**Your objective**.
Everything from the first line of the material below through the line containing "logic [31:0] HADDR;" is to be printed exactly, and nothing more.

**Input**.
===== src/rtl/ahb_lcd_seq_if.sv =====
// AHB-Lite slave-side bus bundle for ahb_lcd_seq.
// The master modport is the interconnect/CPU view; the slave modport is the peripheral view.
interface ahb_lcd_seq_if;
    logic        HSEL;
    logic [31:0] HADDR;
    logic [1:0]  HTRANS;
    logic [2:0]  HSIZE;
    logic [3:0]  HPROT;
    logic        HWRITE;
    logic [31:0] HWDATA;
    logic        HREADY;
    logic        HREADYOUT;
    logic [31:0] HRDATA;
    logic        HRESP;

    modport master (
        output HSEL, HADDR, HTRANS, HSIZE, HPROT, HWRITE, HWDATA, HREADY,
        input  HREADYOUT, HRDATA, HRESP
    );

    modport slave (
        input  HSEL, HADDR, HTRANS, HSIZE, HPROT, HWRITE, HWDATA, HREADY,
        output HREADYOUT, HRDATA, HRESP
    );
endinterface


===== src/rtl/ahb_lcd_seq.sv =====
// AHB-Lite slave driving an 8080-style 16-bit LCD write bus from a command/data FIFO.
// Optional feature macro LCD_FILL_EN adds FILL_VAL (0x10) / FILL_CNT (0x14) hardware fill.
module ahb_lcd_seq #(
    parameter int FIFO_DEPTH = 8,
    parameter int WR_LO_RST  = 1,
    parameter int WR_HI_RST  = 1
) (
    input  logic         HCLK,
    input  logic         HRESETn,
    ahb_lcd_seq_if.slave bus,
    output logic         LCD_CS,
    output logic         LCD_RS,
    output logic         LCD_WR,
    output logic         LCD_RD,
    output logic         LCD_RST,
    output logic         LCD_BL_CTR,
    output logic [15:0]  LCD_DATA,
    output logic [1:0]   o_dbg_state
);
    localparam int AW = $clog2(FIFO_DEPTH);
    localparam int LW = AW + 1;

    typedef enum logic [1:0] {S_IDLE, S_SETUP, S_WRLO, S_WRHI} state_t;

    state_t        r_state;
    logic          r_dp_valid, r_dp_write;
    logic [5:0]    r_dp_addr;
    logic [16:0]   r_mem [FIFO_DEPTH];
    logic [AW-1:0] r_wptr, r_rptr;
    logic [LW-1:0] r_level;
    logic          r_ctrl_rst, r_ctrl_bl;
    logic [3:0]    r_ctrl_lo, r_ctrl_hi, r_lo_cur, r_hi_cur, r_cnt;
    logic          r_cs, r_wr, r_rs;
    logic [15:0]   r_data;

    logic          w_wr_phase, w_push_req, w_push, w_pop, w_take, w_next_go;
    logic          w_full, w_empty, w_fill_active, w_busy;
    logic [16:0]   w_head, w_load;
    logic [31:0]   w_stat, w_rdata;
    logic          w_unused;

    // Address phase is captured only when the bus is ready; a stalled push holds it.
    always_ff @(posedge HCLK) begin
        if (!HRESETn) begin
            r_dp_valid <= 1'b0;
            r_dp_write <= 1'b0;
            r_dp_addr  <= '0;
        end else if (bus.HREADY) begin
            r_dp_valid <= bus.HSEL & bus.HTRANS[1];
            r_dp_write <= bus.HWRITE;
            r_dp_addr  <= bus.HADDR[7:2];
        end
    end

    assign w_wr_phase    = r_dp_valid & r_dp_write;
    assign w_push_req    = w_wr_phase & ((r_dp_addr == 6'd0) | (r_dp_addr == 6'd1));
    assign w_full        = (r_level == LW'(FIFO_DEPTH));
    assign w_empty       = (r_level == '0);
    assign w_head        = r_mem[r_rptr];
    assign w_next_go     = (r_state == S_IDLE) | ((r_state == S_WRHI) & (r_cnt == r_hi_cur));
    assign w_pop         = w_next_go & ~w_fill_active & ~w_empty;
    assign w_take        = w_next_go & (w_fill_active | ~w_empty);
    assign w_push        = w_push_req & (~w_full | w_pop);
    assign bus.HREADYOUT = ~(w_push_req & w_full & ~w_pop);
    assign bus.HRESP     = 1'b0;

    always_ff @(posedge HCLK) begin
        if (w_push) r_mem[r_wptr] <= {r_dp_addr[0], bus.HWDATA[15:0]};
    end

    always_ff @(posedge HCLK) begin
        if (!HRESETn) begin
            r_wptr  <= '0;
            r_rptr  <= '0;
            r_level <= '0;
        end else begin
            if (w_push) r_wptr <= r_wptr + 1'b1;
            if (w_pop)  r_rptr <= r_rptr + 1'b1;
            if (w_push && !w_pop)      r_level <= r_level + 1'b1;
            else if (!w_push && w_pop) r_level <= r_level - 1'b1;
        end
    end

    always_ff @(posedge HCLK) begin
        if (!HRESETn) begin
            r_ctrl_rst <= 1'b0;
            r_ctrl_bl  <= 1'b0;
            r_ctrl_lo  <= 4'(WR_LO_RST);
            r_ctrl_hi  <= 4'(WR_HI_RST);
        end else if (w_wr_phase && r_dp_addr == 6'd2) begin
            r_ctrl_rst <= bus.HWDATA[0];
            r_ctrl_bl  <= bus.HWDATA[1];
            r_ctrl_lo  <= bus.HWDATA[7:4];
            r_ctrl_hi  <= bus.HWDATA[11:8];
        end
    end

`ifdef LCD_FILL_EN
    logic [15:0] r_fill_val;
    logic [23:0] r_fill_cnt;

    always_ff @(posedge HCLK) begin
        if (!HRESETn) begin
            r_fill_val <= '0;
            r_fill_cnt <= '0;
        end else begin
            if (w_wr_phase && r_dp_addr == 6'd4) r_fill_val <= bus.HWDATA[15:0];
            // A fill may only start from a fully quiet engine; otherwise the count is dropped.
            if (w_wr_phase && r_dp_addr == 6'd5 && bus.HWDATA[23:0] != 24'd0 &&
                r_state == S_IDLE && w_empty && r_fill_cnt == 24'd0)
                r_fill_cnt <= bus.HWDATA[23:0];
            else if (w_take && w_fill_active)
                r_fill_cnt <= r_fill_cnt - 24'd1;
        end
    end

    assign w_fill_active = (r_fill_cnt != 24'd0);
    assign w_load        = w_fill_active ? {1'b1, r_fill_val} : w_head;
`else
    assign w_fill_active = 1'b0;
    assign w_load        = w_head;
`endif

    // Word period: SETUP (1) + WRLO (lo+1) + WRHI (hi+1); CS stays low across a burst.
    always_ff @(posedge HCLK) begin
        if (!HRESETn) begin
            r_state  <= S_IDLE;
            r_cs     <= 1'b1;
            r_wr     <= 1'b1;
            r_rs     <= 1'b0;
            r_data   <= '0;
            r_cnt    <= '0;
            r_lo_cur <= 4'(WR_LO_RST);
            r_hi_cur <= 4'(WR_HI_RST);
        end else begin
            case (r_state)
                S_IDLE: begin
                    if (w_take) begin
                        r_state <= S_SETUP;
                        r_cs    <= 1'b0;
                        r_rs    <= w_load[16];
                        r_data  <= w_load[15:0];
                    end
                end
                S_SETUP: begin
                    r_lo_cur <= r_ctrl_lo;
                    r_hi_cur <= r_ctrl_hi;
                    r_wr     <= 1'b0;
                    r_cnt    <= '0;
                    r_state  <= S_WRLO;
                end
                S_WRLO: begin
                    if (r_cnt == r_lo_cur) begin
                        r_wr    <= 1'b1;
                        r_cnt   <= '0;
                        r_state <= S_WRHI;
                    end else begin
                        r_cnt <= r_cnt + 4'd1;
                    end
                end
                S_WRHI: begin
                    if (r_cnt == r_hi_cur) begin
                        if (w_take) begin
                            r_state <= S_SETUP;
                            r_rs    <= w_load[16];
                            r_data  <= w_load[15:0];
                        end else begin
                            r_state <= S_IDLE;
                            r_cs    <= 1'b1;
                        end
                    end else begin
                        r_cnt <= r_cnt + 4'd1;
                    end
                end
                default: r_state <= S_IDLE;
            endcase
        end
    end

    assign w_busy = (r_state != S_IDLE) | ~w_empty | w_fill_active;

    always_comb begin
        w_stat = '0;
        w_stat[0] = w_busy;
        w_stat[1] = w_full;
        w_stat[2] = w_empty;
        w_stat[8 +: LW] = r_level;
    end

    always_comb begin
        w_rdata = '0;
        if (r_dp_valid && !r_dp_write) begin
            case (r_dp_addr)
                6'd2: w_rdata = {20'd0, r_ctrl_hi, r_ctrl_lo, 2'b00, r_ctrl_bl, r_ctrl_rst};
                6'd3: w_rdata = w_stat;
`ifdef LCD_FILL_EN
                6'd4: w_rdata = {16'd0, r_fill_val};
                6'd5: w_rdata = {8'd0, r_fill_cnt};
`endif
                default: w_rdata = '0;
            endcase
        end
    end

    assign bus.HRDATA = w_rdata;
    assign LCD_CS     = r_cs;
    assign LCD_WR     = r_wr;
    assign LCD_RD     = 1'b1;
    assign LCD_RS     = r_rs;
    assign LCD_DATA   = r_data;
    assign LCD_RST    = r_ctrl_rst;
    assign LCD_BL_CTR = r_ctrl_bl;
    assign o_dbg_state = r_state;

    assign w_unused = ^{bus.HADDR[31:8], bus.HADDR[1:0], bus.HTRANS[0], bus.HSIZE,
                        bus.HPROT, bus.HWDATA[31:16]};
endmodule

**Result**.
===== src/rtl/ahb_lcd_seq_if.sv =====
// AHB-Lite slave-side bus bundle for ahb_lcd_seq.
// The master modport is the interconnect/CPU view; the slave modport is the peripheral view.
interface ahb_lcd_seq_if;
    logic        HSEL;
    logic [31:0] HADDR;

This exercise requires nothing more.